**What the exercise asks:** Which of the lines below holds the string "resized"? Copy every line that does.

**Task input:**
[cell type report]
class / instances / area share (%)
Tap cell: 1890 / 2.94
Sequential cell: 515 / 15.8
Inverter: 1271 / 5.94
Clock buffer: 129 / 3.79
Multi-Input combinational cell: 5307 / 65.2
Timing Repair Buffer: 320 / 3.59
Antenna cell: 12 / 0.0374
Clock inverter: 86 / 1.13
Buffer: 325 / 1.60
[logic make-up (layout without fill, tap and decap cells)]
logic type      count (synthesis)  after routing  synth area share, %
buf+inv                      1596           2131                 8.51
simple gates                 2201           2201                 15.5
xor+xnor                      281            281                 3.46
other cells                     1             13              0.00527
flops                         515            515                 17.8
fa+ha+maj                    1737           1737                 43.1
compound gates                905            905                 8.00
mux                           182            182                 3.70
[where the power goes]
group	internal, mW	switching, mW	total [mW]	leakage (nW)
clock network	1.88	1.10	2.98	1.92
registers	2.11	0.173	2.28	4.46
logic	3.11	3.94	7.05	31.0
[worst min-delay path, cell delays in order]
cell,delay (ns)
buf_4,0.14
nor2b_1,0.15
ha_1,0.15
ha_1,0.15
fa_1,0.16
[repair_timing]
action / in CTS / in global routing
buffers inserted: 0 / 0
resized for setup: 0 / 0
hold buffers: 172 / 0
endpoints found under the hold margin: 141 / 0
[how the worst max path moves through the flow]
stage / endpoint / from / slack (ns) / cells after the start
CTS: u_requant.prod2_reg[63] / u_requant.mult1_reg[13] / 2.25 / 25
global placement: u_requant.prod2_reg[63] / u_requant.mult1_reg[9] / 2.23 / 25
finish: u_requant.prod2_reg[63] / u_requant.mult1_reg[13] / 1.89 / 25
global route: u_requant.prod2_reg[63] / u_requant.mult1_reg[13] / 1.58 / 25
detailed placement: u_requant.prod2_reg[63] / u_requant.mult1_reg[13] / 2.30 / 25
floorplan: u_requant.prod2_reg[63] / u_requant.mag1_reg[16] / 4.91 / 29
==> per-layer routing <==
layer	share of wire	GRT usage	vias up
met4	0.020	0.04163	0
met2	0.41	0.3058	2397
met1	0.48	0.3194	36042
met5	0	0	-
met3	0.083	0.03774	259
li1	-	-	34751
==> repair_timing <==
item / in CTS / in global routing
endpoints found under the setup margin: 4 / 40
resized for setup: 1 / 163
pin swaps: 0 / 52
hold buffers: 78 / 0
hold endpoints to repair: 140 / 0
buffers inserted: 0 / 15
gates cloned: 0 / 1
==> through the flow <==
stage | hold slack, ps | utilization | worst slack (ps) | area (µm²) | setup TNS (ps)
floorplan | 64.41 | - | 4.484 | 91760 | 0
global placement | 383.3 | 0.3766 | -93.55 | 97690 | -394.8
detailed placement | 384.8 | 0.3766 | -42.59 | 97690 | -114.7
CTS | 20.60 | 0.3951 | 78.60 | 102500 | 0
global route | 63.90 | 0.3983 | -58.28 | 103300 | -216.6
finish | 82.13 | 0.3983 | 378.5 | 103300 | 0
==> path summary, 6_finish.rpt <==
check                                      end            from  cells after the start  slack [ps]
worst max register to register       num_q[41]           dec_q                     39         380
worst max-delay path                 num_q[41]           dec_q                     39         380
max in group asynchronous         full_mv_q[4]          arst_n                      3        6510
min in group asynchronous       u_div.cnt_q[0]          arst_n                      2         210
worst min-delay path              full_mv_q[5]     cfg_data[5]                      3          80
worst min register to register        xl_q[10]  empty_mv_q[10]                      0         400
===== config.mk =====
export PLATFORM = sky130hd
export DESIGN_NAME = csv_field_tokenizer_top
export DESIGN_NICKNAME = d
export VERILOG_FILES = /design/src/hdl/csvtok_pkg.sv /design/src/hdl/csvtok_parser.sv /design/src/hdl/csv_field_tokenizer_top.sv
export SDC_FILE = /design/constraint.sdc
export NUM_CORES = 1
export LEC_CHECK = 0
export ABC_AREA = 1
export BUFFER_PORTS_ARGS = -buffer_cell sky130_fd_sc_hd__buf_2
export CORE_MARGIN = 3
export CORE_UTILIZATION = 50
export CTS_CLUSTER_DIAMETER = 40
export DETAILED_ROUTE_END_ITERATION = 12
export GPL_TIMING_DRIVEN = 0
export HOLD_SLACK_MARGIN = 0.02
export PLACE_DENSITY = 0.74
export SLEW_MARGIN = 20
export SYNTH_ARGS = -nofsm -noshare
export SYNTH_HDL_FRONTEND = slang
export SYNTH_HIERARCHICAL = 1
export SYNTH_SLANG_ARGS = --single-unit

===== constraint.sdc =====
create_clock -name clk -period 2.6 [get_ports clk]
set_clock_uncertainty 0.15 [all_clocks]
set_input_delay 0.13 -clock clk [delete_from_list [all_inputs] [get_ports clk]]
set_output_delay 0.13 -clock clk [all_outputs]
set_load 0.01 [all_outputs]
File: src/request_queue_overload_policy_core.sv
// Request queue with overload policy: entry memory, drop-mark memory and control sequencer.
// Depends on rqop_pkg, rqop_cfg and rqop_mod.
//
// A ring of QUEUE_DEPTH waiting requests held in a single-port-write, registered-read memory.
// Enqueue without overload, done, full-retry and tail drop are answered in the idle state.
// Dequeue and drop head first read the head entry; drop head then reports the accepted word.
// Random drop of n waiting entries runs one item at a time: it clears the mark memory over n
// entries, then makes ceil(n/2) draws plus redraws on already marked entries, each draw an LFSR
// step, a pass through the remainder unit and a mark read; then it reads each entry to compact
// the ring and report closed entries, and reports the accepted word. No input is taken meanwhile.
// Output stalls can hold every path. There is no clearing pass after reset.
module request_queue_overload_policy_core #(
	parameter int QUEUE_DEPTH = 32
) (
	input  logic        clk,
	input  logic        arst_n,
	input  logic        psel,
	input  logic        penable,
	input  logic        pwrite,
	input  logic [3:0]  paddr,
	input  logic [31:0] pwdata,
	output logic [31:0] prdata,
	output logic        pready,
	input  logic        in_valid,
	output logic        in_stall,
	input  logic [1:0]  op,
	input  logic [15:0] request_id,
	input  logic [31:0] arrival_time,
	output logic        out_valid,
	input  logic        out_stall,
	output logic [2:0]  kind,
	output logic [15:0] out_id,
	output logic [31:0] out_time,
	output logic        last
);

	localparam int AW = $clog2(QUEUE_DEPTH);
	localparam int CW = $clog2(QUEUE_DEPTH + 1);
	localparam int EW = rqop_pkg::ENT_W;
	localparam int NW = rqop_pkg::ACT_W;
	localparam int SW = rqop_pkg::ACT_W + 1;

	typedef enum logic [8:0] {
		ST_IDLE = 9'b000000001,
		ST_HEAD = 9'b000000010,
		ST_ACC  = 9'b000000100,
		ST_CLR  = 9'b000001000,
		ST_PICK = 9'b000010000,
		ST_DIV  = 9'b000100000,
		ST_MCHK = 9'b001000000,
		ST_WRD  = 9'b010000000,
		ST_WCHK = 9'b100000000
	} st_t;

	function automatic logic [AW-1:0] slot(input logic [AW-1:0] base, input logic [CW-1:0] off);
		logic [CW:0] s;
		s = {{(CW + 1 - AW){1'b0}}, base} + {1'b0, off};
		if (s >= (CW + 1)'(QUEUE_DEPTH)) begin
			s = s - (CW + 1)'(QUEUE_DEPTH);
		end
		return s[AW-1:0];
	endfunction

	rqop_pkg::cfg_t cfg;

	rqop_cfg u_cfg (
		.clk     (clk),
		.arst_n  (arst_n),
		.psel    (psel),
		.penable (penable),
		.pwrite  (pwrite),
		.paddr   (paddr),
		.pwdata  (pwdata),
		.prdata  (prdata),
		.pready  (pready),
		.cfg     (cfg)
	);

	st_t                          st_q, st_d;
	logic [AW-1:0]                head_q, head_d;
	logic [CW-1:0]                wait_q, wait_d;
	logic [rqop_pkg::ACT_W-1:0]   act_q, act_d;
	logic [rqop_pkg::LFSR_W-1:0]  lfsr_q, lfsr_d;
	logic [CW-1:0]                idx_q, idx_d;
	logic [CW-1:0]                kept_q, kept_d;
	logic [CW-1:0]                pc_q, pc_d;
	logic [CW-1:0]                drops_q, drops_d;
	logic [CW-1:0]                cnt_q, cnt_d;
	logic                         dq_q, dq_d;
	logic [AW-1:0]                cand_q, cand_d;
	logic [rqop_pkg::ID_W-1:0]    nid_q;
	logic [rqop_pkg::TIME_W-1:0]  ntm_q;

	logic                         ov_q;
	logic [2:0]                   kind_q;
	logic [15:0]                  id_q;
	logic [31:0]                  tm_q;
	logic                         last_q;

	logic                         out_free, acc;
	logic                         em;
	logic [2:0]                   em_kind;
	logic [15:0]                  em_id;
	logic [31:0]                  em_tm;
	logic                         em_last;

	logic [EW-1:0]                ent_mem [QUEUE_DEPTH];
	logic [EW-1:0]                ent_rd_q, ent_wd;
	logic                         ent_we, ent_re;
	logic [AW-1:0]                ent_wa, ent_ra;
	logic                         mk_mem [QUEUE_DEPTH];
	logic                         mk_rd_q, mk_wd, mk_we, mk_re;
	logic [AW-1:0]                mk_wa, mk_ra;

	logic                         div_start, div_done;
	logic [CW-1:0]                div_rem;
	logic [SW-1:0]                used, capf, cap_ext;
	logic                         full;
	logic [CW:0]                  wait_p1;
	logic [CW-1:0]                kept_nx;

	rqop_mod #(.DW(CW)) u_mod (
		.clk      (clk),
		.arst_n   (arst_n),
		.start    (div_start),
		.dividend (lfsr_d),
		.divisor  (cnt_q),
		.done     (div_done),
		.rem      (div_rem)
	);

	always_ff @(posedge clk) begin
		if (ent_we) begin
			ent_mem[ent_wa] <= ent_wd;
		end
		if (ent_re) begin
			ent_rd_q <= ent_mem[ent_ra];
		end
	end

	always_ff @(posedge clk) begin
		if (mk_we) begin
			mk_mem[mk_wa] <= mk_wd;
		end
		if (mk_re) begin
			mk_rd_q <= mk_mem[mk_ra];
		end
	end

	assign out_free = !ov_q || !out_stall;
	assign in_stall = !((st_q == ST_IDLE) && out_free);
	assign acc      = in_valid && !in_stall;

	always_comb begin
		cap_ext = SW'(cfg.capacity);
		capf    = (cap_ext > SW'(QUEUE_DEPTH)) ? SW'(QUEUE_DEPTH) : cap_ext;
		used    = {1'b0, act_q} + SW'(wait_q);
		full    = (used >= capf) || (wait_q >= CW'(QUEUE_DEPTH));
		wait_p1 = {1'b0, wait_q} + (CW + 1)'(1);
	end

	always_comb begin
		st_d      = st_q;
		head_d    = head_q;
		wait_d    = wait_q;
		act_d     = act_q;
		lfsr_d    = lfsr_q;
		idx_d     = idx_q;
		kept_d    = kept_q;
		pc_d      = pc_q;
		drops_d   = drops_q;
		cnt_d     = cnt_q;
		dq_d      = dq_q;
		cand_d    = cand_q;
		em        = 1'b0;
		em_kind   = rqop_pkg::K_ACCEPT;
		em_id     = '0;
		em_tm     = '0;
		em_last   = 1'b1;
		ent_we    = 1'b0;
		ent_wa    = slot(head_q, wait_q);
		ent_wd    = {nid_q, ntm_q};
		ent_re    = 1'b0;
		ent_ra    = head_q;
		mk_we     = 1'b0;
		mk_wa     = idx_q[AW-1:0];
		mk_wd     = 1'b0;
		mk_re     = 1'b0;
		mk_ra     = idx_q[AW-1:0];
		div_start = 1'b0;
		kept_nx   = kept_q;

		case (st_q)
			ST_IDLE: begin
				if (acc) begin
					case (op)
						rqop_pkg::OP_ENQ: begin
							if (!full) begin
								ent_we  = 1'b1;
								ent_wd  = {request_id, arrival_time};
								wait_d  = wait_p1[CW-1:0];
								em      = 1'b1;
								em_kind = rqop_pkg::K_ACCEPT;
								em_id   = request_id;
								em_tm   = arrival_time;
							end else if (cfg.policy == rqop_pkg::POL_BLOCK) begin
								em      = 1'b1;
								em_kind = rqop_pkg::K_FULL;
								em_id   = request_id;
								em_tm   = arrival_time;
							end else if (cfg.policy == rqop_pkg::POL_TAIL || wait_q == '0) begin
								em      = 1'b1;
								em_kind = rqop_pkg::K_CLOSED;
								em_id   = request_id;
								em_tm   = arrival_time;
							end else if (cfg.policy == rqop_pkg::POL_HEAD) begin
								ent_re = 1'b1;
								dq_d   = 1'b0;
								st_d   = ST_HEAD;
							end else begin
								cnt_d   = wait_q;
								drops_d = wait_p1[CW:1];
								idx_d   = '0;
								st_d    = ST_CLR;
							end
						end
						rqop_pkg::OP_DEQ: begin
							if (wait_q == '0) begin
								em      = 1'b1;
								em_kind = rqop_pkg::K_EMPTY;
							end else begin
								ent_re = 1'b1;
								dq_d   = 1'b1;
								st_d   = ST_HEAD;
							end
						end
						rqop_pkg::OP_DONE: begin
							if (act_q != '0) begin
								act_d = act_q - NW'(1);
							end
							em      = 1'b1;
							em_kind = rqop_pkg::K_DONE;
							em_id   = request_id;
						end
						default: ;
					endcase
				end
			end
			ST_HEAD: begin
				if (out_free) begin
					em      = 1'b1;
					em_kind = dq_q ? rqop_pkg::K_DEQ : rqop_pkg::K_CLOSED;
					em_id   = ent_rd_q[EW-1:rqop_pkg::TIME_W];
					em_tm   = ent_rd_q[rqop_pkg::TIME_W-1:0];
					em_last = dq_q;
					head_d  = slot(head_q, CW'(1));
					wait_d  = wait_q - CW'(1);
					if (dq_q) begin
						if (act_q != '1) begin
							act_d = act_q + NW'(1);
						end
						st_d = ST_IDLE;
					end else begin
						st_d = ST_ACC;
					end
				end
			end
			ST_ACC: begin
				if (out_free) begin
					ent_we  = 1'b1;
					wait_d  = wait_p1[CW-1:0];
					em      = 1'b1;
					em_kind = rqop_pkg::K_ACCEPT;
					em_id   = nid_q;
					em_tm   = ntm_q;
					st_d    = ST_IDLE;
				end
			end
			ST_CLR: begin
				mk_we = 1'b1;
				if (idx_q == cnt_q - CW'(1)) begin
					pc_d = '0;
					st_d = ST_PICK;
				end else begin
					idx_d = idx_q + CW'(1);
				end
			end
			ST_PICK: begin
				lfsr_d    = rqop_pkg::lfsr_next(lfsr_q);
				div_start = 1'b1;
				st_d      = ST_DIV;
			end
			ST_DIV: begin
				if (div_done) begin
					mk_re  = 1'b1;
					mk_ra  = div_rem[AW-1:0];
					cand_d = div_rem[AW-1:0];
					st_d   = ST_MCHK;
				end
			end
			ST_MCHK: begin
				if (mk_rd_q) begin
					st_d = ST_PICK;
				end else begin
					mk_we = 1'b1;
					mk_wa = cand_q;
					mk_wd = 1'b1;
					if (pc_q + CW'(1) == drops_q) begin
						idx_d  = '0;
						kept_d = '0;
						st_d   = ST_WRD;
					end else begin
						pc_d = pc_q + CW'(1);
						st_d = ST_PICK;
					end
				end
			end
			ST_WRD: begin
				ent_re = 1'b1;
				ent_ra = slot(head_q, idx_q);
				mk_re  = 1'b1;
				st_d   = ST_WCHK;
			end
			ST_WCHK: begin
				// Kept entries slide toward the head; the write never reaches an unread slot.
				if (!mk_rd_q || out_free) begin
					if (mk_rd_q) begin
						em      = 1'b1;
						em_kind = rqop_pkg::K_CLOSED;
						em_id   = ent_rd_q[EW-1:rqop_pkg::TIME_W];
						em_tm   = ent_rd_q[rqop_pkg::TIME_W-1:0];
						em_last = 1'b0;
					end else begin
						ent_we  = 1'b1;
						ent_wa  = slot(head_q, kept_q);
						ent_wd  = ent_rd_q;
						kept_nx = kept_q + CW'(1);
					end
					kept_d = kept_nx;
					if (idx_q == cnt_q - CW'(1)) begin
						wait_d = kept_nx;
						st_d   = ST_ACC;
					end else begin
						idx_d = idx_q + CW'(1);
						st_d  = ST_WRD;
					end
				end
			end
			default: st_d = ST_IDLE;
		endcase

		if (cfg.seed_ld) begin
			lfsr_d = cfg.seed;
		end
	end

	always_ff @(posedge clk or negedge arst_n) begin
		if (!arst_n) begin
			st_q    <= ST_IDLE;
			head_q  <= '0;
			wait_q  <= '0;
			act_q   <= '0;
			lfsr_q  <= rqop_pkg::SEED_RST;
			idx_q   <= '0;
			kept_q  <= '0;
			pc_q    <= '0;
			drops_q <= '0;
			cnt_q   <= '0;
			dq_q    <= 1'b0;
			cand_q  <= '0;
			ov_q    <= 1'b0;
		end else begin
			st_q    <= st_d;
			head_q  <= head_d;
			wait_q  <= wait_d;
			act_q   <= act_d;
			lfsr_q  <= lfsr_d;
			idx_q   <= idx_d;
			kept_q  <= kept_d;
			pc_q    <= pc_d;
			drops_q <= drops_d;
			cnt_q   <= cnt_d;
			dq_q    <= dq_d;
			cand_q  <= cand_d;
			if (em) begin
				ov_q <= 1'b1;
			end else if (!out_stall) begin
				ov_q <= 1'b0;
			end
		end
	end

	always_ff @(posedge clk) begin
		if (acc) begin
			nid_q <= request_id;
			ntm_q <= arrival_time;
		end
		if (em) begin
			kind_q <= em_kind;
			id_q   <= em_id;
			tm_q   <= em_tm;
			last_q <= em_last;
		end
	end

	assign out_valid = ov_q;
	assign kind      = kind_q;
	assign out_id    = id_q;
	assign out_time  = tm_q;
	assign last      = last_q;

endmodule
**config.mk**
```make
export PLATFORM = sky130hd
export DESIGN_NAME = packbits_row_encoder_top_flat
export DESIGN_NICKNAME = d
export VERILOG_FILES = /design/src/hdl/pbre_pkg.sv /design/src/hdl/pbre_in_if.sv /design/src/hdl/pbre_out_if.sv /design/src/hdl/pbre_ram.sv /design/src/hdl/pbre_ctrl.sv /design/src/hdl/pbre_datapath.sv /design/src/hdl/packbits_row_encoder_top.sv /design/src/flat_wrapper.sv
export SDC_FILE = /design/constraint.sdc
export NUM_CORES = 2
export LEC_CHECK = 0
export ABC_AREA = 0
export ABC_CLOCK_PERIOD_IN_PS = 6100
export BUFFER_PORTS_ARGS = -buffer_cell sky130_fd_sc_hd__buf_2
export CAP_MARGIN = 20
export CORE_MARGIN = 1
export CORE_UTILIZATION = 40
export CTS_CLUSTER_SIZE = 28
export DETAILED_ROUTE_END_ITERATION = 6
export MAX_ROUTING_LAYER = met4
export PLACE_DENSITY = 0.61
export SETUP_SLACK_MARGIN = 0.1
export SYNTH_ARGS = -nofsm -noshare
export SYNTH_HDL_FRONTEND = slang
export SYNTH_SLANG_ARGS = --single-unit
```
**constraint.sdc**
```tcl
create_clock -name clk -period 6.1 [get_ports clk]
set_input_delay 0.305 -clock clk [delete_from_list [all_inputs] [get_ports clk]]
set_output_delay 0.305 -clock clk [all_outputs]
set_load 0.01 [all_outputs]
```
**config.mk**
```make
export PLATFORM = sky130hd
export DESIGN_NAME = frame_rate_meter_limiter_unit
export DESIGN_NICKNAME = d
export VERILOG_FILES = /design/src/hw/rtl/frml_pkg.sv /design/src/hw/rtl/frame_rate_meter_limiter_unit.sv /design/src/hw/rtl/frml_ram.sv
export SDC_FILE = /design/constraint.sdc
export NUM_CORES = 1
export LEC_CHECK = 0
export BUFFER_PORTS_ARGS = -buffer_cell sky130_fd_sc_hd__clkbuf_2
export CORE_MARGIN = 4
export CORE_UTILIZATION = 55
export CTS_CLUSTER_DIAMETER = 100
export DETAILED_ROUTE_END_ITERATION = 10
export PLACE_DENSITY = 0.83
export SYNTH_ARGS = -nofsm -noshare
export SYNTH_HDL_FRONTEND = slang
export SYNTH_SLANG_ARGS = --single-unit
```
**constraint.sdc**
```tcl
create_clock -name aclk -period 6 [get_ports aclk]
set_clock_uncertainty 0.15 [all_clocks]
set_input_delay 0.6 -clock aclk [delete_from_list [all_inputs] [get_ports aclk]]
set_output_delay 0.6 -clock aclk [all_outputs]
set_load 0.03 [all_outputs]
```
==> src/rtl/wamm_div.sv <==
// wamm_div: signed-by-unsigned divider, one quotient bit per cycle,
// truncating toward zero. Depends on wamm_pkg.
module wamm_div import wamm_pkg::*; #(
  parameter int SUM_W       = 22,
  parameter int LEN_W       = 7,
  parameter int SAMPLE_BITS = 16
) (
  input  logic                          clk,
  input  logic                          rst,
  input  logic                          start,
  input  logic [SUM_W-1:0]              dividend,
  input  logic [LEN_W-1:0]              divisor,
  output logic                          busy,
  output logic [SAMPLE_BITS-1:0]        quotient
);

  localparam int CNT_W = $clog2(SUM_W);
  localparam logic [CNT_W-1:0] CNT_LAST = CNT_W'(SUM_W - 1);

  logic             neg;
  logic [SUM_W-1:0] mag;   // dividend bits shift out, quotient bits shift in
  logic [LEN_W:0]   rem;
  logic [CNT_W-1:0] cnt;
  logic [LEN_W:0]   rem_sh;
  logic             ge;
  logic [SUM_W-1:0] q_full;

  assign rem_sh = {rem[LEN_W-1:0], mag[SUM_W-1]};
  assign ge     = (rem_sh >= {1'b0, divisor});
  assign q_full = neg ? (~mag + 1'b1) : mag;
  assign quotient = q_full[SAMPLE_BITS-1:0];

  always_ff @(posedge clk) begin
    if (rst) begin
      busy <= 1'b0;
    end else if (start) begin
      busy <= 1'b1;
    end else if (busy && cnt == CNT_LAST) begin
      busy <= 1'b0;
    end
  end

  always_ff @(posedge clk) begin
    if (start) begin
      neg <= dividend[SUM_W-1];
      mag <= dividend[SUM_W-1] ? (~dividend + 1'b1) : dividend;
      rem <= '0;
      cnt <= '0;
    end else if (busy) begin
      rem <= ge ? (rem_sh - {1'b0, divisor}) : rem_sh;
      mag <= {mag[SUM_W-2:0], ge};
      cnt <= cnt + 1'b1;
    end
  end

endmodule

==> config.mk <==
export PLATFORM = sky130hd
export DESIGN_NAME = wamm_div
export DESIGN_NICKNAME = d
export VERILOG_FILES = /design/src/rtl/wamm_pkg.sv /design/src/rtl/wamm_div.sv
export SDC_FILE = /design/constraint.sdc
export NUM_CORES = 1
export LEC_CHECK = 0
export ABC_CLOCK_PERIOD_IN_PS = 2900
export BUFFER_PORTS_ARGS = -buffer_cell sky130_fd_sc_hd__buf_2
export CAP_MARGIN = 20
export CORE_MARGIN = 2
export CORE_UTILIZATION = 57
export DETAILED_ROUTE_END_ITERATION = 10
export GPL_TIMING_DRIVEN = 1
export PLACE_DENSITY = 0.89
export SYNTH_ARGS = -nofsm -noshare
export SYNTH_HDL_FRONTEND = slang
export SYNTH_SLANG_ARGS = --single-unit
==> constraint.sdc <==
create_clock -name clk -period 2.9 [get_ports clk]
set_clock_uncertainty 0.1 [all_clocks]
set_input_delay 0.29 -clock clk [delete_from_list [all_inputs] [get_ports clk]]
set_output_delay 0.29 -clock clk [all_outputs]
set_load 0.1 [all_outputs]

**Exercise answer:**
resized for setup: 0 / 0
resized for setup: 1 / 163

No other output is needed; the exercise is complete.